Este trabalho teve o objetivo de estudar o efeito de medicamentos com diferentes ações agonista PPAR (rosiglitazona, fenofibrato e bezafibrato) sobre o perfil lipídico, glicídico e alterações na massa corporal e morfologia do tecido adiposo e pancreático em modelo de diabetes e sobrepeso induzido por dieta. Camundongos C57BL/6 (2 meses de idade) foram alimentados com dieta padrão (SC, n=10) ou dieta hiperlipídica rica em sacarose (HFHS, n=40) por 6 semanas. Logo após, os animais HFHS foram subdividos em: HFHS não tratado e HFHS tratado com rosiglitazona (HFHS-Ro), fenofibrato (HFHS-Fe) ou bezafibrato (HFHS-BZ) (5 semanas). Os camundongos alimentados com dieta HFHS apresentaram maior glicemia e insulina de jejum (+33% e +138%, respectivamente), intolerância à glicose, resistência à insulina, aumento da massa corporal (MC) (+20%) e adiposidade, hipertrofia de adipócitos e redução da imunocoloração para adiponectina no tecido adiposo. No pâncreas houve aumento da massa (+28%), acúmulo de gordura (+700%), hipertrofia da ilhota (+38%) e redução da imunocoloração para GLUT-2 (-60%). A rosiglitazona diminuiu a glicemia e insulina de jejum, porém induziu o ganho de MC e hipertrofia cardíaca. O fenofibrato estabilizou a MC, enquanto o bezafibrato levou a perda de MC. Apenas o bezafibrato impediu a hipertrofia da ilhota. A imunocoloração para GLUT-2 foi aumentada por todos os medicamentos, e não houve alterações na imunocoloração para o PPARalfa. Sinais morfológicos de pancreatite foram vistos no grupo HFHS-Fe, apesar dos níveis normais de amilase e lipase séricos. A rosiglitazona exacerbou a infiltração intrapancreática de gordura (+75% vs. HFHS), e o bezafibrato aumentou a imunocoloração para o PPARbeta/delta nas ilhotas pancreáticas. Em conclusão, o bezafibrato apresentou um efeito mais amplo sobre as alterações metabólicas, morfológicas e biométricas decorrentes da dieta HFHS, sugerindo que a inibição das três isoformas do PPAR seria melhor do que a inibição...

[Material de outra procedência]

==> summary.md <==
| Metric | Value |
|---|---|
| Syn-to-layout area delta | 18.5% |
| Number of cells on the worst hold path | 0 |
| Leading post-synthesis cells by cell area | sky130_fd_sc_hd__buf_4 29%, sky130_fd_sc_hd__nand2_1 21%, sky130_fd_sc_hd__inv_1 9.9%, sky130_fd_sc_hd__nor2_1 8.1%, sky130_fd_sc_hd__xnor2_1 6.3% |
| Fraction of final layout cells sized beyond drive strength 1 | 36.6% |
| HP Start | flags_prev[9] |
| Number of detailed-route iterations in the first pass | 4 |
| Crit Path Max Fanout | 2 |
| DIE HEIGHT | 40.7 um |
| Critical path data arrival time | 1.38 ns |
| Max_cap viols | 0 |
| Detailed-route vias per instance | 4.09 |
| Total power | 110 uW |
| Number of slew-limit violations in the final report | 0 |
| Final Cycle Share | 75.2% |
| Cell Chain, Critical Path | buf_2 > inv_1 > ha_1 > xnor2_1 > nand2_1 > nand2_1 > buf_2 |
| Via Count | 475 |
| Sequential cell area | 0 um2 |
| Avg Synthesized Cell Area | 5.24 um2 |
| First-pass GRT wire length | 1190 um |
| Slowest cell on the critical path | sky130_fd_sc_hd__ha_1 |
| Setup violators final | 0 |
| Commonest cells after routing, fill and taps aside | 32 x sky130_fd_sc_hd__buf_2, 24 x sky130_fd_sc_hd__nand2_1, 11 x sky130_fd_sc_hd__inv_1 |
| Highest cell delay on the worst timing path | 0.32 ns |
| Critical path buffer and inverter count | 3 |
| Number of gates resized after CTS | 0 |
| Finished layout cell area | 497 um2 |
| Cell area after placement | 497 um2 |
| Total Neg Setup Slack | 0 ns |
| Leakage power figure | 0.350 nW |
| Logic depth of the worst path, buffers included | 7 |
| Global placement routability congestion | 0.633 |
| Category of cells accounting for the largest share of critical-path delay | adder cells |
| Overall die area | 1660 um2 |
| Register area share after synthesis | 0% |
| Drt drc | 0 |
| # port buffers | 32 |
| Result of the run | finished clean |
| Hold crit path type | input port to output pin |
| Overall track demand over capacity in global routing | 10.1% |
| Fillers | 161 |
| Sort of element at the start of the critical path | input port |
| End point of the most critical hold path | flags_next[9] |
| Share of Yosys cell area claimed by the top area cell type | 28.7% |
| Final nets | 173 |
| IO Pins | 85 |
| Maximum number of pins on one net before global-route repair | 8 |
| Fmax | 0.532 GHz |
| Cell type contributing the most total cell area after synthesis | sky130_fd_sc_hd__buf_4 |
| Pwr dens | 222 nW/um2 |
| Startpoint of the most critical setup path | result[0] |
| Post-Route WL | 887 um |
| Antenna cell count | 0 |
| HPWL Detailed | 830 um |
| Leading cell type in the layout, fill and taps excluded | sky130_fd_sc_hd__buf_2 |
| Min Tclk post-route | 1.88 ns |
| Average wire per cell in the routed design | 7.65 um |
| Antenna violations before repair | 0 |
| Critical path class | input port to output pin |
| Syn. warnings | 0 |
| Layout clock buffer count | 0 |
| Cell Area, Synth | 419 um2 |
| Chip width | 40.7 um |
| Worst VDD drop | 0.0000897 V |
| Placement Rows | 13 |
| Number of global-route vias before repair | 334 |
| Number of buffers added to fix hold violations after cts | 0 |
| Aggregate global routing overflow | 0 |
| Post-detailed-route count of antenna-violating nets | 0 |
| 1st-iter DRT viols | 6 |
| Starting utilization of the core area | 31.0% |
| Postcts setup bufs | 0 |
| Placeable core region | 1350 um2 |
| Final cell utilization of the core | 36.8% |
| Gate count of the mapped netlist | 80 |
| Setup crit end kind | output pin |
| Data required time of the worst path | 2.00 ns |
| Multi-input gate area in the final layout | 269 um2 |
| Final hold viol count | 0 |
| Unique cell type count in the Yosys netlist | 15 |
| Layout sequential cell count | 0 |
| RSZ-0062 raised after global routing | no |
===== config.mk =====
export PLATFORM = sky130hd
export DESIGN_NAME = joy_axis_digitizer
export DESIGN_NICKNAME = d
export VERILOG_FILES = /design/src/rtl/joy_pkg.sv /design/src/rtl/joy_prescaler.sv /design/src/rtl/joy_axis_counter.sv /design/src/rtl/joy_regs.sv /design/src/rtl/joy_axis_digitizer.sv
export SDC_FILE = /design/constraint.sdc
export NUM_CORES = 1
export LEC_CHECK = 0
export BUFFER_PORTS_ARGS = -buffer_cell sky130_fd_sc_hd__buf_2
export CAP_MARGIN = 5
export CORE_ASPECT_RATIO = 0.6
export CORE_MARGIN = 2
export CORE_UTILIZATION = 55
export CTS_CLUSTER_SIZE = 20
export DETAILED_ROUTE_END_ITERATION = 10
export HOLD_SLACK_MARGIN = 0.06
export PLACE_DENSITY = 0.75
export SLEW_MARGIN = 10
export SYNTH_ARGS = -nofsm -noshare
export SYNTH_HDL_FRONTEND = slang
export SYNTH_SLANG_ARGS = --single-unit

===== constraint.sdc =====
create_clock -name clk -period 2.6 [get_ports clk]
set_clock_uncertainty 0.15 [all_clocks]
set_input_delay 0.13 -clock clk [delete_from_list [all_inputs] [get_ports clk]]
set_output_delay 0.13 -clock clk [all_outputs]
set_load 0.005 [all_outputs]
--- config.mk ---
export PLATFORM = sky130hd
export DESIGN_NAME = rfsh_sched
export DESIGN_NICKNAME = d
export VERILOG_FILES = /design/src/rtl/rfsh_pkg.sv /design/src/rtl/rfsh_ivl_timer.sv /design/src/rtl/rfsh_thr_timer.sv /design/src/rtl/rfsh_rank_ctl.sv /design/src/rtl/rfsh_rr_pick.sv /design/src/rtl/rfsh_sched.sv
export SDC_FILE = /design/constraint.sdc
export NUM_CORES = 1
export LEC_CHECK = 0
export ABC_CLOCK_PERIOD_IN_PS = 3600
export BUFFER_PORTS_ARGS = -buffer_cell sky130_fd_sc_hd__clkbuf_2
export CORE_UTILIZATION = 33
export DETAILED_ROUTE_END_ITERATION = 6
export HOLD_SLACK_MARGIN = 0.12
export PLACE_DENSITY = 0.57
export SLEW_MARGIN = 40
export SYNTH_ARGS = -nofsm -noshare
export SYNTH_HDL_FRONTEND = slang
export SYNTH_HIERARCHICAL = 1
export SYNTH_SLANG_ARGS = --single-unit
--- constraint.sdc ---
create_clock -name clk -period 3.6 [get_ports clk]
set_input_delay 0.72 -clock clk [delete_from_list [all_inputs] [get_ports clk]]
set_output_delay 0.72 -clock clk [all_outputs]
set_load 0.01 [all_outputs]
--- src/rtl/rfsh_pkg.sv ---
package rfsh_pkg;
  localparam int OWE_LIMIT_DEF = 8;
  localparam int REFI_SCALE_SH = 3;

  typedef struct packed {
    logic pan;
    logic opp;
  } rank_want_t;
endpackage

--- src/rtl/rfsh_ivl_timer.sv ---
module rfsh_ivl_timer #(
  parameter int REFI_W = 10,
  parameter int SCALE_SH = 3
) (
  input  logic              clk,
  input  logic              rst,
  input  logic [REFI_W-1:0] cfg_refi8,
  output logic              tick
);
  localparam int CNT_W = REFI_W + SCALE_SH;

  logic [CNT_W-1:0] cnt_q;
  logic [CNT_W-1:0] period;
  logic [CNT_W-1:0] last;
  logic             enabled;

  assign period  = {cfg_refi8, {SCALE_SH{1'b0}}};
  assign last    = period - 1'b1;
  assign enabled = (cfg_refi8 != '0);

  always_ff @(posedge clk) begin
    if (rst) begin
      cnt_q <= '0;
      tick  <= 1'b0;
    end else if (!enabled) begin
      cnt_q <= '0;
      tick  <= 1'b0;
    end else if (cnt_q >= last) begin
      cnt_q <= '0;
      tick  <= 1'b1;
    end else begin
      cnt_q <= cnt_q + 1'b1;
      tick  <= 1'b0;
    end
  end
endmodule

--- src/rtl/rfsh_thr_timer.sv ---
module rfsh_thr_timer #(
  parameter int THR_W = 11
) (
  input  logic             clk,
  input  logic             rst,
  input  logic [THR_W-1:0] cfg_thr,
  input  logic             restart,
  output logic             ok,
  output logic             err
);
  logic [THR_W-1:0] cnt_q;
  logic [THR_W-1:0] eff;
  logic             bad_code;

  assign bad_code = (cfg_thr == '0);
  assign eff      = bad_code ? THR_W'(1) : cfg_thr;
  assign ok       = (cnt_q == '0);

  always_ff @(posedge clk) begin
    if (rst) begin
      cnt_q <= '0;
      err   <= 1'b0;
    end else begin
      if (restart) begin
        cnt_q <= eff - 1'b1;
      end else if (cnt_q != '0) begin
        cnt_q <= cnt_q - 1'b1;
      end
      if (bad_code) begin
        err <= 1'b1;
      end
    end
  end
endmodule

--- src/rtl/rfsh_rank_ctl.sv ---
module rfsh_rank_ctl
  import rfsh_pkg::*;
#(
  parameter int RFC_W = 9,
  parameter int OWE_LIMIT = OWE_LIMIT_DEF
) (
  input  logic             clk,
  input  logic             rst,
  input  logic             tick,
  input  logic             idle,
  input  logic             thr_ok,
  input  logic             take,
  input  logic [RFC_W-1:0] cfg_rfc,
  output rank_want_t       want,
  output logic             blocked
);
  localparam int OWE_W = $clog2(OWE_LIMIT + 1);
  localparam logic [OWE_W-1:0] OWE_TOP = OWE_W'(OWE_LIMIT);

  logic [OWE_W-1:0] owe_q;
  logic [RFC_W-1:0] rec_q;
  logic             recovered;

  assign recovered = (rec_q == '0);
  assign want.pan  = (owe_q == OWE_TOP) && recovered;
  assign want.opp  = (owe_q != '0) && idle && thr_ok && recovered;

  always_ff @(posedge clk) begin
    if (rst) begin
      owe_q   <= '0;
      rec_q   <= '0;
      blocked <= 1'b0;
    end else begin
      case ({tick, take})
        2'b10: if (owe_q != OWE_TOP) owe_q <= owe_q + 1'b1;
        2'b01: if (owe_q != '0) owe_q <= owe_q - 1'b1;
        default: ;
      endcase
      if (take) begin
        rec_q   <= cfg_rfc;
        blocked <= (cfg_rfc != '0);
      end else if (rec_q != '0) begin
        rec_q   <= rec_q - 1'b1;
        blocked <= (rec_q != RFC_W'(1));
      end
    end
  end
endmodule

--- src/rtl/rfsh_rr_pick.sv ---
module rfsh_rr_pick #(
  parameter int N = 4,
  parameter int IW = (N > 1) ? $clog2(N) : 1
) (
  input  logic [N-1:0]  pan_vec,
  input  logic [N-1:0]  opp_vec,
  input  logic [IW-1:0] ptr,
  output logic          any,
  output logic          is_pan,
  output logic [IW-1:0] idx
);
  logic [N-1:0] cand;
  logic         found;
  int           j;

  always_comb begin
    is_pan = |pan_vec;
    cand   = is_pan ? pan_vec : opp_vec;
    any    = |cand;
    idx    = '0;
    found  = 1'b0;
    j      = 0;
    for (int off = 0; off < N; off++) begin
      j = int'(ptr) + off;
      if (j >= N) j = j - N;
      if (!found && cand[IW'(j)]) begin
        found = 1'b1;
        idx   = IW'(j);
      end
    end
  end
endmodule

--- src/rtl/rfsh_sched.sv ---
module rfsh_sched
  import rfsh_pkg::*;
#(
  parameter int NUM_RANKS = 4,
  parameter int RFC_W = 9,
  parameter int REFI_W = 10,
  parameter int THR_W = 11,
  parameter int OWE_LIMIT = OWE_LIMIT_DEF,
  localparam int IW = (NUM_RANKS > 1) ? $clog2(NUM_RANKS) : 1
) (
  input  logic                 clk,
  input  logic                 rst,
  input  logic [RFC_W-1:0]     cfg_rfc,
  input  logic [REFI_W-1:0]    cfg_refi8,
  input  logic [THR_W-1:0]     cfg_thr,
  input  logic [NUM_RANKS-1:0] rank_idle,
  input  logic                 grant,
  output logic                 req_valid,
  output logic [IW-1:0]        req_rank,
  output logic                 req_panic,
  output logic [NUM_RANKS-1:0] act_block,
  output logic                 cfg_err
);
  logic                 tick;
  logic                 thr_ok;
  logic                 accepted;
  logic [NUM_RANKS-1:0] take;
  logic [NUM_RANKS-1:0] pan_vec;
  logic [NUM_RANKS-1:0] opp_vec;
  logic                 pick_any;
  logic                 pick_pan;
  logic [IW-1:0]        pick_idx;
  logic [IW-1:0]        ptr_q;

  assign accepted = req_valid && grant;

  rfsh_ivl_timer #(
    .REFI_W  (REFI_W),
    .SCALE_SH(REFI_SCALE_SH)
  ) u_ivl (
    .clk      (clk),
    .rst      (rst),
    .cfg_refi8(cfg_refi8),
    .tick     (tick)
  );

  rfsh_thr_timer #(
    .THR_W(THR_W)
  ) u_thr (
    .clk    (clk),
    .rst    (rst),
    .cfg_thr(cfg_thr),
    .restart(accepted && !req_panic),
    .ok     (thr_ok),
    .err    (cfg_err)
  );

  for (genvar g = 0; g < NUM_RANKS; g++) begin : g_rank
    rank_want_t want;
    assign take[g]    = accepted && (req_rank == IW'(g));
    assign pan_vec[g] = want.pan;
    assign opp_vec[g] = want.opp;

    rfsh_rank_ctl #(
      .RFC_W    (RFC_W),
      .OWE_LIMIT(OWE_LIMIT)
    ) u_rank (
      .clk    (clk),
      .rst    (rst),
      .tick   (tick),
      .idle   (rank_idle[g]),
      .thr_ok (thr_ok),
      .take   (take[g]),
      .cfg_rfc(cfg_rfc),
      .want   (want),
      .blocked(act_block[g])
    );
  end

  rfsh_rr_pick #(
    .N (NUM_RANKS),
    .IW(IW)
  ) u_pick (
    .pan_vec(pan_vec),
    .opp_vec(opp_vec),
    .ptr    (ptr_q),
    .any    (pick_any),
    .is_pan (pick_pan),
    .idx    (pick_idx)
  );

  always_ff @(posedge clk) begin
    if (rst) begin
      req_valid <= 1'b0;
      req_rank  <= '0;
      req_panic <= 1'b0;
      ptr_q     <= '0;
    end else if (req_valid) begin
      if (grant) begin
        req_valid <= 1'b0;
        ptr_q     <= (req_rank == IW'(NUM_RANKS - 1)) ? '0 : req_rank + 1'b1;
      end
    end else if (pick_any) begin
      req_valid <= 1'b1;
      req_rank  <= pick_idx;
      req_panic <= pick_pan;
    end
  end
endmodule

# Word-level counts from Yosys, hierarchy flattened
# Index checks and enable logic that the tools add are counted.
# totals
reg_bits	88
output_inout_bits	9
# classes
reduce_logical	66
n_bitwise	2
muxes	60
n_lt_le_gt_ge	9
addsub	24
n_eq_ne	31
# ops
operator	n
2-to-1 mux 9 bit	8
nonzero test 9 bit	5
logical NOT 9 bit	4
2-to-1 mux 4 bit	9
!= test 9 x 1 -> 1 bit, second input constant	4
subtractor 9 x 1 -> 9 bit, second input constant	4
2-to-1 mux 11 bit	3
one-hot mux 4 bit (2 select lines)	4
logical AND 1 bit	25
2-to-1 mux 1 bit	23
logical NOT 11 bit	2
subtractor 11 x 1 -> 11 bit, second input constant	2
2-to-1 mux 2 bit	9
nonzero test 2 bit	9
adder 4 x 1 -> 4 bit, second input constant	4
equality test 4 bit, second input constant	4
less-than comparator 2 x 4 -> 1 bit, second input constant	4
!= test 2 x 1 -> 1 bit, second input constant	8
!= test 4 bit, second input constant	4
nonzero test 4 bit	4
subtractor 4 x 1 -> 4 bit, second input constant	4
adder 13 x 1 -> 13 bit, second input constant	1
>= comparator 13 bit	1
subtractor 13 x 1 -> 13 bit, second input constant	1
19 further kinds	46

# Longest topological paths before layout
# depth
word_depth	18
depth_mapped	12
mapped_depth_nobuf	12

# Modules after synthesis
# Netlist, hierarchy kept.
# by_module_without_submodules
module	n_inst	area_each_um2	cells_per_inst
rfsh_rank_ctl at g_rank[1].u_rank ...	3	839.6	97
rfsh_ivl_timer	1	1066.0	115
rfsh_rank_ctl at g_rank[0].u_rank	1	942.2	114
rfsh_thr_timer	1	798.3	86
rfsh_sched	1	316.6	34
rfsh_rr_pick	1	152.6	22

# Worst setup path before layout
# No wires, ideal clock.
# synth_timing
path_kind	in2reg
start	in cfg_refi8[2]
end	reg u_ivl.cnt_q[4]
t_arrival_ns	2.588
slack_ns	0.896
setup_ns	0.116
path_stages	10
path_cell_list	nor3_2 > nand2_1 > nor4_1 > xnor2_1 > ha_1 > nand4_1 > or3_4 > o21ai_4 > buf_12 > nor3_2
# synth_between
elab_chain_len	3
elab_cells_between_ends	5
classes_between	add/sub: 1; order compare: 1; bitwise: 1; reduce/logical: 2
# synth_lines
item	line	source
start: declaration	rfsh_sched.sv:14	input logic [REFI_W-1:0] cfg_refi8,
subtractor 13 x 1 -> 13 bit / nonzero test 10 bit (equally long branches)	rfsh_ivl_timer.sv:18, rfsh_ivl_timer.sv:19	
>= comparator 13 bit / NOT 1 bit (equally long branches)	-	
OR reduction 3 bit (no line) (*)	-	
end signal: assignment	rfsh_ivl_timer.sv:32	cnt_q <= cnt_q + 1'b1;
end: declaration	rfsh_ivl_timer.sv:12	logic [CNT_W-1:0] cnt_q;
# Mark *: on every way between the ends. The rest lies on a longest branch, timed or not.
# A chain may end at the register's enable or synchronous reset.

==> results.rst <==
.. list-table::
   :header-rows: 1

   * - Metric
     - Value
   * - Final period utilization
     - 0.803
   * - Finished layout cell area
     - 6580 um^2
   * - Y dimension of the die
     - 135 um
   * - Worst setup SP type
     - flip-flop
   * - Wire length after detailed routing
     - 13600 um
   * - DRC violation count after routing
     - 0
   * - Final cell count without fillers
     - 939
   * - Post-place setup slack
     - 0.443 ns
   * - GP Congestion
     - 0.772
   * - Routed via count divided by cell count
     - 5.27
   * - Clock tree from TritonCTS
     - built
   * - Maximum clock frequency
     - 0.346 GHz
   * - Share of synthesized flip-flops with an asynchronous set or reset
     - 0
   * - Global-route wire length before repair
     - 22600 um
   * - Logic depth of the worst register-to-register path
     - 11
   * - Max_slew headroom
     - 0.485
   * - Number of clock sinks seen by CTS
     - 88
   * - Path type of the worst setup path
     - flip-flop to flip-flop
   * - Port Buffers
     - 45
   * - Proportion of netlist area held by the largest area contributor
     - 0.304
   * - Buffer cell driving the clock tree root
     - clkbuf_16
   * - Worst slew pin tran
     - 0.773 ns
   * - Total Die Area
     - 18100 um^2
   * - Half-perimeter wire length after placement
     - 10000 um
   * - Quantity of hold-fixing buffers added after cts
     - 0
   * - Reg-to-reg endpoint
     - req_rank[1]
   * - Share of final-layout standard cells stronger than drive strength 1
     - 0.203
   * - Number of top-level pins
     - 46
   * - Final worst hold slack
     - 0.487 ns
   * - Capturing element type of the critical path
     - flip-flop
   * - Post-CTS Setup Repair Bufs
     - 0
   * - Arrival time at the worst endpoint
     - 3.11 ns
   * - Antenna Nets Post-Route
     - 0
   * - Maximum number of pins on one net before global-route repair
     - 32
   * - Initial DRC Count
     - 257
   * - GRT Util Overall
     - 0.156
   * - Inst Count DP
     - 923
   * - Setup Skew
     - 0.00835 ns
   * - Syn_nets
     - 731
   * - Final setup violation count
     - 0
   * - Clock Pin Slew Worst Setup and Hold Paths
     - 0.07 ns
   * - Number of max-slew violations in the final report
     - 0
   * - Overall Power
     - 4.12 mW
   * - Post-Synthesis Cell Area
     - 5790 um^2
   * - Peak VDD IR
     - 0.000219 V
   * - Min Tclk post-route
     - 2.89 ns
   * - Worst-path fanout max
     - 8
   * - Pleak
     - 2.48 nW
   * - Post-synth top area cell
     - dfxtp_1
   * - Core ar.
     - 17200 um^2
   * - Origin of the worst min-delay path
     - u_thr/err
   * - Number of nets in the finished design
     - 778
   * - Sequential element share of the synthesized area
     - 0.304
   * - Antenna violations before repair
     - 0
   * - Status
     - finished, final reports clean
   * - Reg2reg start
     - g_rank[0].u_rank/rec_q[0]
   * - Ratio of total power to cell area
     - 626 nW/um^2
   * - Top area cells in the synthesized netlist
     - dfxtp_1 30%, ha_1 6.9%, xnor2_1 5.6%, nor3_1 4.1%, nor2_1 3.5%
   * - Total global routing overflow
     - 0
   * - Post-synth EDFFs
     - 0
   * - Maximum buffer depth of the clock tree
     - 2
   * - CTS H-tree depth
     - 3
   * - TritonCTS Buffers
     - 9
   * - Layout Utilization
     - 0.382
   * - Fill count
     - 1755
   * - CTS-repair resized insts
     - 0
   * - Initial standard-cell utilization of the core
     - 0.336
   * - Setup repair after global routing missed its margin
     - no
   * - Reg2Reg Setup Slack
     - 0.71 ns
   * - Ant diodes
     - 0
   * - Endpoint required time on the critical path
     - 3.82 ns
   * - Insertion delay of the later-clocked pin in the worst-skew pair
     - 0.34 ns
   * - Row count
     - 48
   * - X dimension of the die
     - 135 um
   * - Number of distinct library cells after synthesis
     - 83
   * - Number of detailed-routing iterations run before antenna repair
     - 4
   * - Final-layout setup total negative slack
     - 0 ns
   * - Wire length per cell after detailed routing
     - 14.5 um
   * - Critical path launch point
     - g_rank[0].u_rank/rec_q[0]
   * - Hold Path Sink
     - u_thr/err
   * - Final Worst Setup Slack
     - 0.709 ns
   * - Post-synthesis cell count
     - 662
   * - Post-detailed-placement cell area
     - 6250 um^2
   * - Avg Synthesized Cell Area
     - 8.75 um^2
   * - Number of maximum-capacitance constraint violations
     - 0
   * - Number of hold-slack violations in the final timing report
     - 0
   * - Synth-to-Final Area Change
     - 13.6%
   * - Hold WC Path Type
     - flip-flop to flip-flop
   * - Synth Flop Type
     - dfxtp_1
   * - WHS Path Cells
     - 1
   * - Yosys Warn Count
     - 6
   * - Vias in the first global route
     - 4480
   * - FF+latch count, synth
     - 88
   * - Vias after detailed routing
     - 4950
==> registers in the layout, summed over array words and instances (netlist names), 2 cells and up <==
signal                 count
g_rank.u_rank/owe_q       16
g_rank.u_rank/blocked      4
u_thr/cnt_q               11
ptr_q                      2
u_ivl/cnt_q               13
g_rank.u_rank/rec_q       36
req_rank                   2
==> layer usage <==
layer / share of wire / global-route usage
met1: 0.52 / 0.218
met4: 0.014 / 0.0506
met3: 0.023 / 0.0229
met5: 0 / 0
met2: 0.45 / 0.246
==> worst max-delay path: stages, from the launching register on <==
cell	delay [ns]
dfxtp_1	0.37
inv_1	0.08
ha_1	0.25
or3b_4	0.43
and3b_1	0.41
and3_2	0.30
nor2_1	0.09
a31oi_1	0.29
o21ai_0	0.14
o22a_1	0.23
mux2i_1	0.13
nor2_1	0.05
==> cell usage in the layout (no fill, tap or decap), types with 5 or more instances in the layout <==
master     instances
dfxtp_1           88
nor2_1            53
nor3_1            48
nand2_1           45
clkbuf_2          45
xnor2_1           37
inv_1             32
ha_1              32
a21oi_1           29
nor4_1            26
mux2i_1           20
a211oi_1          17
nand3_1           14
nor3_2            13
xor2_1            12
o22ai_1           10
clkbuf_16          9
o32ai_1            8
or3_1              8
nand2b_1           8
o21ai_0            8
nand4_1            7
buf_4              7
nand3b_1           6
and3_2             5
mux2_2             5
or4_4              5
o31a_2             5
a21o_1             5
==> how the worst max path moves through the flow <==
stage | endpoint | slack [ns]
finish | req_rank[1] | 0.71
CTS | req_rank[1] | 0.68
global route | req_rank[1] | 0.44
global placement | u_ivl/cnt_q[10] | 0.46
floorplan | u_ivl/cnt_q[4] | 0.90
detailed placement | u_ivl/cnt_q[10] | 0.44
==> synthesized netlist by cell type, types with 4 or more instances <==
cell type / count
ha_1: 32
mux2i_1: 20
o31a_2: 5
a21o_1: 5
and3_1: 4
nor3_4: 4
or3_1: 8
or3b_1: 4
inv_1: 32
nand4_1: 7
nand2_1: 45
clkbuf_1: 7
a211oi_1: 17
nor4_1: 26
nor3_1: 48
nand3_1: 14
and3_2: 5
nor2_1: 54
nor4b_1: 4
a21oi_1: 29
o32ai_1: 8
or4_4: 5
nor3_2: 13
a41o_1: 4
xor2_1: 12
o22ai_1: 10
clkinv_1: 4
xnor2_1: 37
nand3b_1: 6
and2_2: 4
buf_2: 4
mux2_2: 5
dfxtp_1: 88
nand2b_1: 8
o21ai_0: 8
==> layout make-up <==
type                    instances  area [um^2]  area share
clock inverters                 6         90.1      0.0137
repair buffers                 52          278      0.0422
multi-input cells             521         3790       0.576
well taps                     225          282      0.0428
clock buffers                  10          239      0.0363
inverters                      37          139      0.0211
flip-flops and latches         88         1760       0.268
==> kinds of logic (layout without fill, tap and decap cells) <==
| logic type | after synthesis | count (layout) | synth area share |
|---|---|---|---|
| fa+ha+maj | 32 | 32 | 0.0691 |
| flops | 88 | 88 | 0.304 |
| mux | 25 | 25 | 0.0443 |
| buf+inv | 53 | 105 | 0.0415 |
| compound gates | 122 | 122 | 0.162 |
| simple gates | 293 | 293 | 0.305 |
| xor+xnor | 49 | 49 | 0.0741 |
==> report_power, final <==
group | leakage (nW) | internal (mW) | switching, mW
Combinational | 1.61 | 0.821 | 0.880
Sequential | 0.719 | 1.18 | 0.201
Clock | 0.159 | 0.630 | 0.406
Total | 2.48 | 2.63 | 1.49
(Power assumes the default switching activity.)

This work aimed to evaluate the effect of peroxisome proliferator-activated receptor (PPAR) agonists (rosiglitazone, fenofibrate and bezafibrate) on lipid and glucose metabolism, body mass, and adipose and pancreatic tissue morphology in a model of diet-induced type 2 diabetes and overweight in mice. Two-month-old male C57BL/6 mice were fed a standard chow (SC, n=10) or a high-fat high-sucrose chow (HFHS, n=40) for 6 weeks, and then HFHS-fed mice were subdivided by treatment: untreated HFHS and HFHS treated with rosiglitazone (HFHS-Ro), fenofibrate (HFHS-Fe), or bezafibrate (HFHS-Bz) (5 weeks on medication). HFHS-fed mice have altered fasting glucose (+33%) and insulin (+138%), GI, IR, increased body mass (+20%) and fat pad weight, adipocyte hypertrophy, and decreased adiponectin immunostain. They also presented increased pancreatic (+28%) mass, intrapancreatic fat (+700%), islet hypertrophy (+38%), and decreased GLUT-2 immunostain (-60%). Rosiglitazone reduced fasting glucose and insulin but induced weight gain and heart hypertrophy. Fenofibrate impaired body mass gain, while bezafibrate induced weight loss. Only bezafibrate impaired islet hypertrophy. GLUT-2 immunostain was improved by all treatments, and there were no alterations in PPAR-alfa stain. There were morphological signs of pancreatitis in fenofibrate-treated mice, although there was no alteration in serum amylase and lipase. Rosiglitazone exacerbated pancreatic fat infiltration (+75% vs. HFHS group), and bezafibrate increased PPAR-beta expression in pancreatic islets. In conclusion, bezafibrate showed a wider range of action on metabolic, morphologic, and biometric alterations due to HFHS intake, suggesting that inhibiting the three PPAR isoforms is better than inhititing each isoform alone. Rosiglitazone exacerbated body mass gain, pancreatic fat infiltration and induced heart hyperthophy as well, thus, precaution has to be taken in prescribing rosiglitazone to obese patients.